I am always reminded of the April 3 2012 event, when mesoscale outflow boundaries from overnight storms passing and collapsing nearby set the stage for rotating supercell development to focus along those residual boundaries.
We'll need to watch the wind shifts at various atmospheric levels closely tomorrow, along with any localized variations in cloud cover affecting CAPE. I'm sure some areas will underperform.due to subsidence, while other areas nearby could overperform if the boundaries can align.
It bears watching, but I'm often of the "wake me up when the sun comes out" school of storm preparation.
txtwister78 wrote:I think for the DFW metro timing is going to be a big factor along with the progression of the frontal boundary. It's also possible storms developing tonight over southern Oklahoma near the river move into the DFW region overnight and work over the atmosphere a bit reducing the overall severe weather threat during the day on Wednesday. Some models show this while others aren't quite sold on this scenario. As it is most models keep DFW highs around 70 tomorrow or lower in afternoon depending on the progress of the frontal boundary.
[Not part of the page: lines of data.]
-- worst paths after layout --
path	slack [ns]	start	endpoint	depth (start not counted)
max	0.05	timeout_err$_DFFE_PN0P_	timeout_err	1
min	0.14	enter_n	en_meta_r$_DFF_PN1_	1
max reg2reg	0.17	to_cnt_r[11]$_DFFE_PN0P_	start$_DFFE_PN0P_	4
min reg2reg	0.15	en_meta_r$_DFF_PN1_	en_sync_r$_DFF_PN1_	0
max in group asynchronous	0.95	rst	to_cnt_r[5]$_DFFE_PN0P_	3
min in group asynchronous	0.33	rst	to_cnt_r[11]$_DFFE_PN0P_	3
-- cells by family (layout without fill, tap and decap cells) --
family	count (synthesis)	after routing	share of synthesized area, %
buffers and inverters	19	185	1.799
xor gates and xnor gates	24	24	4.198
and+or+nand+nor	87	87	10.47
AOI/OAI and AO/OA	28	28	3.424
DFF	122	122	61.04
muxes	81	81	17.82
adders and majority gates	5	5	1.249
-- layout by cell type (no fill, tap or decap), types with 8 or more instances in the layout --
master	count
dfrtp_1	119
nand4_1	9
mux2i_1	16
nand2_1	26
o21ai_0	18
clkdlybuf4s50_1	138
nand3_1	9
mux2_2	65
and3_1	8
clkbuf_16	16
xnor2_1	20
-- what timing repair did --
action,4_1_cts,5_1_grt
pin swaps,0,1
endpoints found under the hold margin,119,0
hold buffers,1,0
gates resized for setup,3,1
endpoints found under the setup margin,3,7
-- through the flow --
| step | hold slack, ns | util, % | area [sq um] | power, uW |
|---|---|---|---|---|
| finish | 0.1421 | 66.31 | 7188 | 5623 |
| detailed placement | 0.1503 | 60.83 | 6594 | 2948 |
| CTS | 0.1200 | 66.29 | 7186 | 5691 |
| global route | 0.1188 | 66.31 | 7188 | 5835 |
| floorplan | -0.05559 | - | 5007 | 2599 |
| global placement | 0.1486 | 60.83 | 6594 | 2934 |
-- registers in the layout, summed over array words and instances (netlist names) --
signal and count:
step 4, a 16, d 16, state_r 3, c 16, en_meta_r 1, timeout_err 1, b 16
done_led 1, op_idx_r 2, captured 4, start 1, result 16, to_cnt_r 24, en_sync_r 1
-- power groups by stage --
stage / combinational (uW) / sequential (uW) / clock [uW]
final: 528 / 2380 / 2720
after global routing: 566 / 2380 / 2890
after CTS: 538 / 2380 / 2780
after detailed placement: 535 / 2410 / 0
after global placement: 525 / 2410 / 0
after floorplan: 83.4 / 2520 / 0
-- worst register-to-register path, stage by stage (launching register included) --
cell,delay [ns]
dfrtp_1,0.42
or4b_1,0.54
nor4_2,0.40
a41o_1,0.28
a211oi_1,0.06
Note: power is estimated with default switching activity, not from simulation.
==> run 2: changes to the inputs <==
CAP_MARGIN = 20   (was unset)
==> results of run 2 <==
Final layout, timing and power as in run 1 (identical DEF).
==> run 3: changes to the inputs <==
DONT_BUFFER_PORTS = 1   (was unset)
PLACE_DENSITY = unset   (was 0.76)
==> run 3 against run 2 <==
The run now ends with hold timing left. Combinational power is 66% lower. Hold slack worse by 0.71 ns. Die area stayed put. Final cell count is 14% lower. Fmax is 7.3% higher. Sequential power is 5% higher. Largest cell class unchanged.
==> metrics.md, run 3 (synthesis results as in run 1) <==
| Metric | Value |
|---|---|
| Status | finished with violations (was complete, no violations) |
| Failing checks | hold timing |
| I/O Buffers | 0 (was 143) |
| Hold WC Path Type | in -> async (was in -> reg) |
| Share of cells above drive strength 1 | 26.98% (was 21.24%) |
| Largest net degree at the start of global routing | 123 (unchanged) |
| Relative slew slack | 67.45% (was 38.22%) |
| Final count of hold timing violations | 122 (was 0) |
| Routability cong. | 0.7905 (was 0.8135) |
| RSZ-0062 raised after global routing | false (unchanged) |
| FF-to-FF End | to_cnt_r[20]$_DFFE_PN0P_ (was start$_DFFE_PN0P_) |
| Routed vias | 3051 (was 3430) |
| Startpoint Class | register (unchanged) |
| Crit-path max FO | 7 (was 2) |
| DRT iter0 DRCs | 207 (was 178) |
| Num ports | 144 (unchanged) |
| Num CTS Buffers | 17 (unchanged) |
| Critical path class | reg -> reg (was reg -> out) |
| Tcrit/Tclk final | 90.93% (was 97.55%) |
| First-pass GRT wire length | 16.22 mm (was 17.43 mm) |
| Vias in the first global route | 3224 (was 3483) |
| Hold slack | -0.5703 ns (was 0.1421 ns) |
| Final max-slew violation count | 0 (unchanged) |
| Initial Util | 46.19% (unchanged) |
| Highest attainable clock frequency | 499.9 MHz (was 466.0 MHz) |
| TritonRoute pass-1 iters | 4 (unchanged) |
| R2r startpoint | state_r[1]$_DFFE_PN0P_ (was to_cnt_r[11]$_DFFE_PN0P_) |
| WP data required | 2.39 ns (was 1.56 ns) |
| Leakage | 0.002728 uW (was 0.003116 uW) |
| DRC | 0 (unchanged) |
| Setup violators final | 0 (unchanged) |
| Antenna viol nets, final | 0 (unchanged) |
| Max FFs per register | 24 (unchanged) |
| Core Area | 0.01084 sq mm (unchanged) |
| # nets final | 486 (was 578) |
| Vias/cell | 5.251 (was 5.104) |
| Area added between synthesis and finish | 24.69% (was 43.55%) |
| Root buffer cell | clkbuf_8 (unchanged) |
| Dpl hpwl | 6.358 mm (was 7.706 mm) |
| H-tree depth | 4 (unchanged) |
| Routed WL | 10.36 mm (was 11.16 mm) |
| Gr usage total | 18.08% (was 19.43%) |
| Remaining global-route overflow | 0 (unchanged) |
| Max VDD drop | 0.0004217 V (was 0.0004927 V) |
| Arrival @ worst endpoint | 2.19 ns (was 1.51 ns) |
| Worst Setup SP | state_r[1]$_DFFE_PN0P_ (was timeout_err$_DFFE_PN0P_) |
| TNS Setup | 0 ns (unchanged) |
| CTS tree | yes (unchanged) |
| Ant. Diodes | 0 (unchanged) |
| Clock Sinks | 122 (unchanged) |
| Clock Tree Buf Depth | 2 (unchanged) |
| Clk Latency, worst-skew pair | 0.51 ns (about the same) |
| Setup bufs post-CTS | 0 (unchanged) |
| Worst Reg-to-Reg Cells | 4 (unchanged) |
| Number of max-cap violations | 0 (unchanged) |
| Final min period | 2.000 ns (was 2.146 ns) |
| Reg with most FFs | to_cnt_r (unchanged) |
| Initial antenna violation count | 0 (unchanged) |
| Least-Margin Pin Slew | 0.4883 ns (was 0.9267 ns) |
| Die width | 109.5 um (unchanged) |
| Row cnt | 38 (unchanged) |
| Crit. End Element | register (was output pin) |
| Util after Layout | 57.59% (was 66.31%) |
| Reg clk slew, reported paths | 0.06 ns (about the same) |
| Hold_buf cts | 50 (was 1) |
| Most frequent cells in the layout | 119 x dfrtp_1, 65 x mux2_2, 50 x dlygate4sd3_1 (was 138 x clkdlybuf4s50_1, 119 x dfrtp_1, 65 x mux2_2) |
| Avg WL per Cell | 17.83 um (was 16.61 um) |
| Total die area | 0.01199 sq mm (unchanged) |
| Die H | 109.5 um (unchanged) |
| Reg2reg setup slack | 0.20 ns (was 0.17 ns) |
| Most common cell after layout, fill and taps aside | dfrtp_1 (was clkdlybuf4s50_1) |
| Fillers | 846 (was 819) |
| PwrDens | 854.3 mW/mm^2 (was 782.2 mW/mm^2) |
**config.mk**
```make
export PLATFORM = sky130hd
export DESIGN_NAME = climate_zone_ctrl_flat
export DESIGN_NICKNAME = d
export VERILOG_FILES = /design/src/rtl/climate_zone_ctrl_pkg.sv /design/src/rtl/climate_zone_ctrl_if.sv /design/src/rtl/climate_zone_fsm.sv /design/src/rtl/climate_zone_ctrl.sv /design/src/flat_wrapper.sv
export SDC_FILE = /design/constraint.sdc
export NUM_CORES = 1
export LEC_CHECK = 0
export CORE_ASPECT_RATIO = 1.2
export CORE_MARGIN = 2
export CORE_UTILIZATION = 45
export CTS_CLUSTER_SIZE = 30
export DETAILED_ROUTE_END_ITERATION = 16
export MAX_ROUTING_LAYER = met4
export PLACE_DENSITY = 0.75
export REMOVE_ABC_BUFFERS = 1
export SYNTH_ARGS = -nofsm -noshare
export SYNTH_HDL_FRONTEND = slang
export SYNTH_SLANG_ARGS = --single-unit
```
**constraint.sdc**
```tcl
create_clock -name clk -period 2.6 [get_ports clk]
set_input_delay 0.52 -clock clk [delete_from_list [all_inputs] [get_ports clk]]
set_output_delay 0.52 -clock clk [all_outputs]
set_load 0.02 [all_outputs]
```
**src/rtl/climate_zone_ctrl_pkg.sv**
```systemverilog
// Shared types for the multi-zone climate controller: zone states, mode encoding and the
// sensor-fault code.
package climate_pkg;

   typedef enum logic [1:0] {
      ZoneIdle = 2'd0,
      ZoneHeat = 2'd1,
      ZoneCool = 2'd2
   } zone_state_e;

   typedef enum logic [1:0] {
      ModeOff      = 2'd0,
      ModeAuto     = 2'd1,
      ModeHeatOnly = 2'd2,
      ModeCoolOnly = 2'd3
   } mode_e;

   // A disconnected or shorted sensor reads as all-ones.
   function automatic logic [31:0] fault_code(input int unsigned width);
      return (32'd1 << width) - 32'd1;
   endfunction

endpackage

```
**src/rtl/climate_zone_ctrl_if.sv**
```systemverilog
// Sensor/actuator bundle between the climate controller and the rest of the smart-home top.
interface climate_zone_ctrl_if #(
   parameter int unsigned ZONES  = 4,
   parameter int unsigned TEMP_W = 5
);
   localparam int unsigned CntW = $clog2(ZONES + 1);

   logic [ZONES*TEMP_W-1:0] temperature;
   logic [ZONES-1:0]        zone_en;
   logic [1:0]              mode;
   logic [ZONES-1:0]        heating;
   logic [ZONES-1:0]        cooling;
   logic [ZONES-1:0]        fault;
   logic [CntW-1:0]         active_cnt;

   modport master (
      output temperature, zone_en, mode,
      input  heating, cooling, fault, active_cnt
   );

   modport slave (
      input  temperature, zone_en, mode,
      output heating, cooling, fault, active_cnt
   );
endinterface

```
**src/rtl/climate_zone_fsm.sv**
```systemverilog
// One zone: IDLE/HEAT/COOL state machine with hysteresis thresholds, minimum dwell counter
// and registered sensor-fault flag.
module climate_zone_fsm
   import climate_pkg::*;
#(
   parameter int unsigned TEMP_W    = 5,
   parameter int unsigned HEAT_ON   = 18,
   parameter int unsigned HEAT_OFF  = 20,
   parameter int unsigned COOL_ON   = 22,
   parameter int unsigned COOL_OFF  = 20,
   parameter int unsigned MIN_DWELL = 8
) (
   input  logic              clk_i,
   input  logic              rst_i,
   input  logic [TEMP_W-1:0] temp_i,
   input  logic              en_i,
   input  logic [1:0]        mode_i,
   output logic              heating_o,
   output logic              cooling_o,
   output logic              fault_o,
   output logic              active_d_o
);
   localparam int unsigned CntW = $clog2(MIN_DWELL + 1);

   zone_state_e     state_q, state_d;
   logic [CntW-1:0] cnt_q, cnt_d;
   logic            fault_q, fault_d;

   logic sensor_bad, heat_ok, cool_ok, dwell_done;

   always_ff @(posedge clk_i or posedge rst_i) begin
      if (rst_i) begin
         state_q <= ZoneIdle;
         cnt_q   <= CntW'(MIN_DWELL);
         fault_q <= 1'b0;
      end else begin
         state_q <= state_d;
         cnt_q   <= cnt_d;
         fault_q <= fault_d;
      end
   end

   always_comb begin
      sensor_bad = (temp_i == TEMP_W'(fault_code(TEMP_W)));
      heat_ok    = (mode_i == ModeAuto || mode_i == ModeHeatOnly) && en_i && !sensor_bad;
      cool_ok    = (mode_i == ModeAuto || mode_i == ModeCoolOnly) && en_i && !sensor_bad;
      dwell_done = (cnt_q == CntW'(MIN_DWELL));
      fault_d    = sensor_bad;
      state_d    = state_q;

      // Loss of permission exits immediately; thermal exits and all entries wait for dwell.
      unique case (state_q)
         ZoneIdle: begin
            if (dwell_done && heat_ok && temp_i <= TEMP_W'(HEAT_ON)) begin
               state_d = ZoneHeat;
            end else if (dwell_done && cool_ok && temp_i >= TEMP_W'(COOL_ON)) begin
               state_d = ZoneCool;
            end
         end
         ZoneHeat: begin
            if (!heat_ok || (dwell_done && temp_i >= TEMP_W'(HEAT_OFF))) state_d = ZoneIdle;
         end
         ZoneCool: begin
            if (!cool_ok || (dwell_done && temp_i <= TEMP_W'(COOL_OFF))) state_d = ZoneIdle;
         end
         default: state_d = ZoneIdle;
      endcase

      if (state_d != state_q) begin
         cnt_d = '0;
      end else if (dwell_done) begin
         cnt_d = cnt_q;
      end else begin
         cnt_d = cnt_q + CntW'(1);
      end
   end

   always_comb begin
      heating_o  = (state_q == ZoneHeat);
      cooling_o  = (state_q == ZoneCool);
      fault_o    = fault_q;
      active_d_o = (state_d != ZoneIdle);
   end

endmodule

```
**src/rtl/climate_zone_ctrl.sv**
```systemverilog
// Multi-zone heating/cooling controller: one independent FSM per zone plus a registered count
// of zones currently heating or cooling.
module climate_zone_ctrl
   import climate_pkg::*;
#(
   parameter int unsigned ZONES     = 4,
   parameter int unsigned TEMP_W    = 5,
   parameter int unsigned HEAT_ON   = 18,
   parameter int unsigned HEAT_OFF  = 20,
   parameter int unsigned COOL_ON   = 22,
   parameter int unsigned COOL_OFF  = 20,
   parameter int unsigned MIN_DWELL = 8
) (
   input  logic                clk,
   input  logic                rst,
   climate_zone_ctrl_if.slave  bus_io
);
   localparam int unsigned CntW = $clog2(ZONES + 1);

   if (!(HEAT_ON < HEAT_OFF && HEAT_OFF <= COOL_OFF && COOL_OFF < COOL_ON &&
         COOL_ON < ((1 << TEMP_W) - 1) && MIN_DWELL >= 1 && ZONES >= 1 && ZONES <= 8))
   begin : gen_param_check
      $error("climate_zone_ctrl: illegal threshold/zone parameter set");
   end

   logic [ZONES-1:0] heat, cool, flt, active_d;
   logic [CntW-1:0]  cnt_q, cnt_d;

   for (genvar i = 0; i < ZONES; i++) begin : gen_zone
      climate_zone_fsm #(
         .TEMP_W   (TEMP_W),
         .HEAT_ON  (HEAT_ON),
         .HEAT_OFF (HEAT_OFF),
         .COOL_ON  (COOL_ON),
         .COOL_OFF (COOL_OFF),
         .MIN_DWELL(MIN_DWELL)
      ) u_zone (
         .clk_i     (clk),
         .rst_i     (rst),
         .temp_i    (bus_io.temperature[i*TEMP_W +: TEMP_W]),
         .en_i      (bus_io.zone_en[i]),
         .mode_i    (bus_io.mode),
         .heating_o (heat[i]),
         .cooling_o (cool[i]),
         .fault_o   (flt[i]),
         .active_d_o(active_d[i])
      );
   end

   // Count from next-state so the total lands on the same edge as the zone states.
   always_comb begin
      cnt_d = '0;
      for (int unsigned i = 0; i < ZONES; i++) begin
         cnt_d = cnt_d + CntW'(active_d[i]);
      end
   end

   always_ff @(posedge clk or posedge rst) begin
      if (rst) begin
         cnt_q <= '0;
      end else begin
         cnt_q <= cnt_d;
      end
   end

   assign bus_io.heating    = heat;
   assign bus_io.cooling    = cool;
   assign bus_io.fault      = flt;
   assign bus_io.active_cnt = cnt_q;

endmodule

```
**src/flat_wrapper.sv**
```systemverilog
// flat-port wrapper written by rule: the top's interface ports become plain ports
module climate_zone_ctrl_flat import climate_pkg::*;
#(
   parameter int unsigned ZONES     = 4,
   parameter int unsigned TEMP_W    = 5,
   parameter int unsigned HEAT_ON   = 18,
   parameter int unsigned HEAT_OFF  = 20,
   parameter int unsigned COOL_ON   = 22,
   parameter int unsigned COOL_OFF  = 20,
   parameter int unsigned MIN_DWELL = 8
)
  (clk, rst, bus_io_temperature, bus_io_zone_en, bus_io_mode, bus_io_heating, bus_io_cooling, bus_io_fault, bus_io_active_cnt);
  climate_zone_ctrl_if #(.ZONES(ZONES), .TEMP_W(TEMP_W)) bus_io_i ();
  input  logic clk;
  input  logic rst;
  input wire logic [$bits(bus_io_i.temperature)-1:0] bus_io_temperature;
  input wire logic [$bits(bus_io_i.zone_en)-1:0] bus_io_zone_en;
  input wire logic [$bits(bus_io_i.mode)-1:0] bus_io_mode;
  output wire logic [$bits(bus_io_i.heating)-1:0] bus_io_heating;
  output wire logic [$bits(bus_io_i.cooling)-1:0] bus_io_cooling;
  output wire logic [$bits(bus_io_i.fault)-1:0] bus_io_fault;
  output wire logic [$bits(bus_io_i.active_cnt)-1:0] bus_io_active_cnt;
  assign bus_io_i.temperature = bus_io_temperature;
  assign bus_io_i.zone_en = bus_io_zone_en;
  assign bus_io_i.mode = bus_io_mode;
  assign bus_io_heating = bus_io_i.heating;
  assign bus_io_cooling = bus_io_i.cooling;
  assign bus_io_fault = bus_io_i.fault;
  assign bus_io_active_cnt = bus_io_i.active_cnt;
  climate_zone_ctrl #(.ZONES(ZONES), .TEMP_W(TEMP_W), .HEAT_ON(HEAT_ON), .HEAT_OFF(HEAT_OFF), .COOL_ON(COOL_ON), .COOL_OFF(COOL_OFF), .MIN_DWELL(MIN_DWELL)) u_core (.clk(clk), .rst(rst), .bus_io(bus_io_i));
endmodule
```
=== Word level (Yosys, flattened, before mapping) ===
Cells that the tools add are included.

* Output and inout port bits: 15
* Logic and storage cells: 161
* Register bits: 31

* Multiplexer cells: 28
* Equality and inequality tests: 27
* Add/sub/neg operators: 7
* $lt $le $gt $ge: 16
* Reduce and logical (&&, ||, !) cells: 70

{| class="wikitable"
|+ Operators by type and width
! kind !! number
|-
| 5-bit >= comparator (second input constant) || 8
|-
| 5-bit less-or-equal comparator (second input constant) || 8
|-
| 1-bit logical AND || 40
|-
| 2-bit 2-to-1 mux || 16
|-
| 4-bit 2-to-1 mux || 8
|-
| 2-bit case mux with 3 select lines || 4
|-
| 5-bit == test (second input constant) || 4
|-
| 4-bit by 1-bit adder with 4-bit output (second input constant) || 4
|-
| 4-bit == test (second input constant) || 4
|-
| 2-bit == test (second input constant) || 6
|-
| 1-bit logical NOT || 12
|-
| 2-bit by 1-bit == test with 1-bit output (second input constant) || 5
|-
| 1-bit logical OR || 10
|-
| 2-bit logical NOT || 4
|-
| 2-bit by 1-bit inequality test with 1-bit output (second input constant) || 4
|-
| 2-bit inequality test || 4
|-
| 2-bit nonzero test || 4
|-
| 3-bit by 1-bit adder with 3-bit output || 2
|-
| 1-bit by 1-bit adder with 2-bit output || 1
|}

=== Longest topological paths before layout ===
Gate-level depths: netlist of the first run.

* Depth after elaboration: 13
* Depth in mapped cells: 10
* Gate-level depth less buffers: 10

=== Hierarchy ===
Synthesis of the first run repeated with hierarchy kept, for this count alone.

* Cell total of the unflattened synthesis: 241
* Area, all modules: 2180.8 µm²

{| class="wikitable"
|+ By module, submodules not included
! module !! instances !! cells an instance !! area each (µm²)
|-
| climate_zone_fsm (u_core.gen_zone[0].u_zone ...) || 3 || 57 || 508.0
|-
| climate_zone_fsm (u_core.gen_zone[3].u_zone) || 1 || 58 || 514.2
|-
| climate_zone_ctrl || 1 || 12 || 142.6
|}

=== Worst setup path after synthesis of the first run ===
Ideal clock, no wire load.

* Path kind: input-to-reg
* Start point: input bus_io_temperature[5]
* End point: register u_core.cnt_q[1] (netlist: u_core.bus_io.active_cnt[1])
* Buffers on the path: 0
* Path slack: -0.097 ns
* Library setup time: 0.126 ns
* Required time: 2.474 ns
* Arrival: 2.571 ns
* Stages: 7
* Cells stage by stage: a211o_1 > a2111oi_0 > o21a_1 > or2_2 > ha_1 > fa_1 > ha_1

* Cells in the longest elaborated chain, start to end: 12
* Elaborated cells on any way between the ends: 27
* Classes of those cells: add/sub: 3; order compare: 4; eq/ne: 1; mux: 5; reduce/logical: 14

{| class="wikitable"
|+ RTL lines
! item !! line !! text
|-
| from (decl) || flat_wrapper.sv:16 || <nowiki>input wire logic [$bits(bus_io_i.temperature)-1:0] bus_io_temperature;</nowiki>
|-
| parallel branches: the longest is 7 deep, another holds 5-bit >= comparator || -- ||
|-
| 2-bit case mux with 3 select lines (*) || climate_zone_fsm.sv:52 || <nowiki>unique case (state_q)</nowiki>
|-
| named net u_core.gen_zone[1].u_zone.state_d[0] || climate_zone_fsm.sv:25 || <nowiki>zone_state_e state_q, state_d;</nowiki>
|-
| 2-bit nonzero test (*) || climate_zone_fsm.sv:82 || <nowiki>active_d_o = (state_d != ZoneIdle);</nowiki>
|-
| 1-bit by 1-bit adder with 2-bit output (*) || climate_zone_ctrl.sv:54 || <nowiki>cnt_d = cnt_d + CntW'(active_d[i]);</nowiki>
|-
| 3-bit by 1-bit adder with 3-bit output (*) (2 in a row) || climate_zone_ctrl.sv:54 ||
|-
| named net u_core.cnt_d[1] || climate_zone_ctrl.sv:27 || <nowiki>logic [CntW-1:0] cnt_q, cnt_d;</nowiki>
|-
| to (signal assigned) || climate_zone_ctrl.sv:62 || <nowiki>cnt_q <= cnt_d;</nowiki>
|-
| to (decl) || climate_zone_ctrl.sv:27 ||
|}

Mark *: on every way through the listed nets, which the timed path passes.
A chain may end at the register's enable or synchronous reset.

=== Final worst setup path of the first run ===
Same ends and word-level chain as after synthesis.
18z HRRR has shifted a bit south overall toward the Waco region (warm sector) in terms of explosive supercell development Wednesday afternoon into early evening, but this could change in future runs. Overall, still a lot to watch and folks should definitely be weather aware across that entire region tomorrow. Threat looks to shift south into the HC and AUS/SA corridor overnight into Thursday morning but hopefully with the loss of daytime heating storms will be more manageable then.